Trabajar desde casa es posible

Aunque en muchos países europeos trabajar desde casa es una práctica muy extendida, en España aún no acabamos de despegar en lo que al teletrabajo se refiere. Solo el 7% de los españoles disfruta de esta modalidad de forma completa, aunque ya una de cada tres empresas está empezando a aplicar el teletrabajo con parte de sus miembros, realizando pruebas y testeos que permitan aplicar esta fórmula a un mayor número de empleados. Seguramente, será necesario desterrar la idea de que la presencialidad es igual a productividad y empezar a confiar en un modelo que satisface a ambas partes si se genera una relación de confianza.

Los beneficios de trabajar desde casa, son muchos. Además de la flexibilidad que permite a los trabajadores, supone un importante ahorro en costes, tanto para la empresa como para el trabajador. Eso sí, trabajar desde casa debe ser un compromiso importante también para el empleado. Hay que tomar conciencia de que no sirve sentarse con el portátil en el sofá de casa, por ejemplo, sin importar si nos hemos cepillado el pelo o estamos en pijama mientras realizamos nuestras tareas. Hay que crear un espacio adecuado y tener una actitud de “oficina” pero en nuestro hogar.

 

despacho en casa

Es fácil dejarse llevar por la comodidad, con lo que los empleados que puedan optar por el teletrabajo deberán, sí o sí, autoimponerse unas normas. Como ya apuntábamos antes, el espacio dónde llevemos a cabo nuestra tarea es crucial. No es necesario que dediquemos un lugar amplio pero sí que cuidemos algunos detalles. Nuestra oficina para trabajar desde casa deberá ser exclusiva (no compartida con otros miembros de la casa) y cómoda. Tan importante como lo es en la oficina tradicional, habrá que invertir en una buena silla ergonómica y disponer de una mesa de oficina que nos permita tener a mano documentos y material de uso habitual. Que la estancia esté bien iluminada y ventilada es algo que damos por hecho, pues la salud laboral no debe perderse de vista. En definitiva, se trata de sentirnos cómodos en un espacio en el que pasaremos horas, de la misma forma que si fuera una oficina al uso en las instalaciones de la empresa.
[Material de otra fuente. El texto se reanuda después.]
$ cat src/rtl/rotor_stage.sv
// Single rotor: forward wiring on the way in, inverse
// wiring on the way back from the reflector.
module rotor_stage
    import enigma_pkg::*;
#(
    parameter int SEL = 0
) (
    input  logic [4:0] pos,
    input  logic [4:0] fwdIn,
    output logic [4:0] fwdOut,
    input  logic [4:0] bwdIn,
    output logic [4:0] bwdOut
);

    sym_t fwdTap;
    sym_t bwdTap;

    assign fwdTap = sym_t'(FWD[SEL][addMod(fwdIn, pos)]);
    assign bwdTap = sym_t'(INV[SEL][addMod(bwdIn, pos)]);

    assign fwdOut = subMod(fwdTap, pos);
    assign bwdOut = subMod(bwdTap, pos);

endmodule

$ cat src/rtl/rotor_cipher_engine.sv
// Stepping rotor cipher with a single registered output
// stage and pass-through backpressure.
module rotor_cipher_engine
    import enigma_pkg::*;
#(
    parameter int NUM_ROTORS    = 3,
    parameter int PASS_NONALPHA = 1
) (
    input  logic                    clock,
    input  logic                    reset,
    input  logic                    load,
    input  logic [5*NUM_ROTORS-1:0] startPosition,
    input  logic                    inValid,
    output logic                    inReady,
    input  logic [7:0]              inChar,
    output logic                    outValid,
    input  logic                    outReady,
    output logic [7:0]              outChar,
    output logic [5*NUM_ROTORS-1:0] position
);

    sym_t posQ    [NUM_ROTORS];
    sym_t stepped [NUM_ROTORS];
    sym_t fwd     [NUM_ROTORS+1];
    sym_t bwd     [NUM_ROTORS+1];

    logic [NUM_ROTORS-1:0] atNotch;
    logic [NUM_ROTORS-1:0] stepEn;

    logic isLetter;
    logic inXfer;

    assign inReady  = !reset && !load && (!outValid || outReady);
    assign inXfer   = inValid && inReady;
    assign isLetter = (inChar >= ASCII_A) && (inChar <= ASCII_Z);

    assign fwd[0] = sym_t'(inChar - ASCII_A);
    assign bwd[NUM_ROTORS] = sym_t'(REFLECT_B[fwd[NUM_ROTORS]]);

    for (genvar i = 0; i < NUM_ROTORS; i++) begin : gRotor
        assign atNotch[i] = posQ[i] == sym_t'(NOTCH[ROTOR_SEL[i]]);
        assign stepped[i] = stepEn[i] ? incMod(posQ[i]) : posQ[i];
        assign position[5*i +: 5] = posQ[i];

        // Middle wheel also kicks itself on (double step)
        if (i == 0) begin : gFast
            assign stepEn[i] = 1'b1;
        end else if (i == 1 && NUM_ROTORS >= 3) begin : gDouble
            assign stepEn[i] = atNotch[0] | atNotch[1];
        end else begin : gCarry
            assign stepEn[i] = atNotch[i-1];
        end

        rotor_stage #(
            .SEL (ROTOR_SEL[i])
        ) uStage (
            .pos    (stepped[i]),
            .fwdIn  (fwd[i]),
            .fwdOut (fwd[i+1]),
            .bwdIn  (bwd[i+1]),
            .bwdOut (bwd[i])
        );
    end

    always_ff @(posedge clock) begin
        if (reset) begin
            outValid <= 1'b0;
            outChar  <= 8'h00;
            for (int i = 0; i < NUM_ROTORS; i++) begin
                posQ[i] <= 5'd0;
            end
        end else if (load) begin
            outValid <= 1'b0;
            for (int i = 0; i < NUM_ROTORS; i++) begin
                posQ[i] <= fold(startPosition[5*i +: 5]);
            end
        end else begin
            if (outReady) begin
                outValid <= 1'b0;
            end
            if (inXfer) begin
                if (isLetter) begin
                    outValid <= 1'b1;
                    outChar  <= {3'b000, bwd[0]} + ASCII_A;
                    for (int i = 0; i < NUM_ROTORS; i++) begin
                        posQ[i] <= stepped[i];
                    end
                end else if (PASS_NONALPHA != 0) begin
                    outValid <= 1'b1;
                    outChar  <= inChar;
                end
            end
        end
    end

endmodule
Una vez creado el espacio, no podemos olvidar que ¡estamos trabajando! así que nada de pijamas frente al ordenador. Es vital mantener las mismas rutinas que realizamos cuando salimos a la calle. Esto nos ayudará a crear un clima laboral saludable y, también, a separar la vida personal de la profesional estando en el mismo entorno, tarea que no siempre es fácil. Y, así, de la misma forma que nos tomamos un descanso en la oficina, seremos estrictos y lo haremos en casa. Eso sí, tratemos de no aprovechar ese descanso para realizar alguna tarea pendiente en el hogar. Esto solo nos conduciría a asumir o sentir que sumamos responsabilidades a nuestra nueva situación y, finalmente, podría acabar con las ganas y las ventajas de este sistema, y hacernos volver corriendo a la oficina.

Y, ¿qué pasa con las relaciones y vínculos con nuestros compañeros de trabajo? Esa complicidad es difícil de mantener cuando hay una distancia física real, cuando no nos vemos, nos saludamos, nos sonreímos o charlamos entre nosotros. Quizá es uno de los puntos más débiles de esta modalidad y, por ello, es importante que las empresas que apuesten por aplicar el teletrabajo, deberán tomar conciencia de la importancia de realizar actividades, conferencias, charlas o comidas de personal que permitan a los empleados interactuar entre ellos y mantener los lazos creados en la oficina.

Trabajar desde casa es posible

Es un reto el de empezar a aplicar la fórmula del trabajo desde casa pero, como se ha demostrado en muchos países de la Unión Europea, en los que una media del 20% de la población activa desarrolla su actividad profesional desde el hogar, puede ser una gran alternativa para muchas empresas. La oficina en casa ya no debe ser solo una cosa de trabajadores autónomos y emprendedores. Es un nuevo escenario en el que las nuevas tecnologías han jugado un papel crucial, y que se perfila como un modelo eficaz, productivo y satisfactorio para todos los actores. Como siempre, hacer un testing y valorar los resultados nos ayudará a saber si ésta es una buena opción para nuestra actividad. Empezar con un método combinado, con unos días de asistencia a la oficina y otros con trabajo desde casa puede ser la forma de descubrirlo, implantarlo y desarrollarlo. ¿Qué tal si probamos?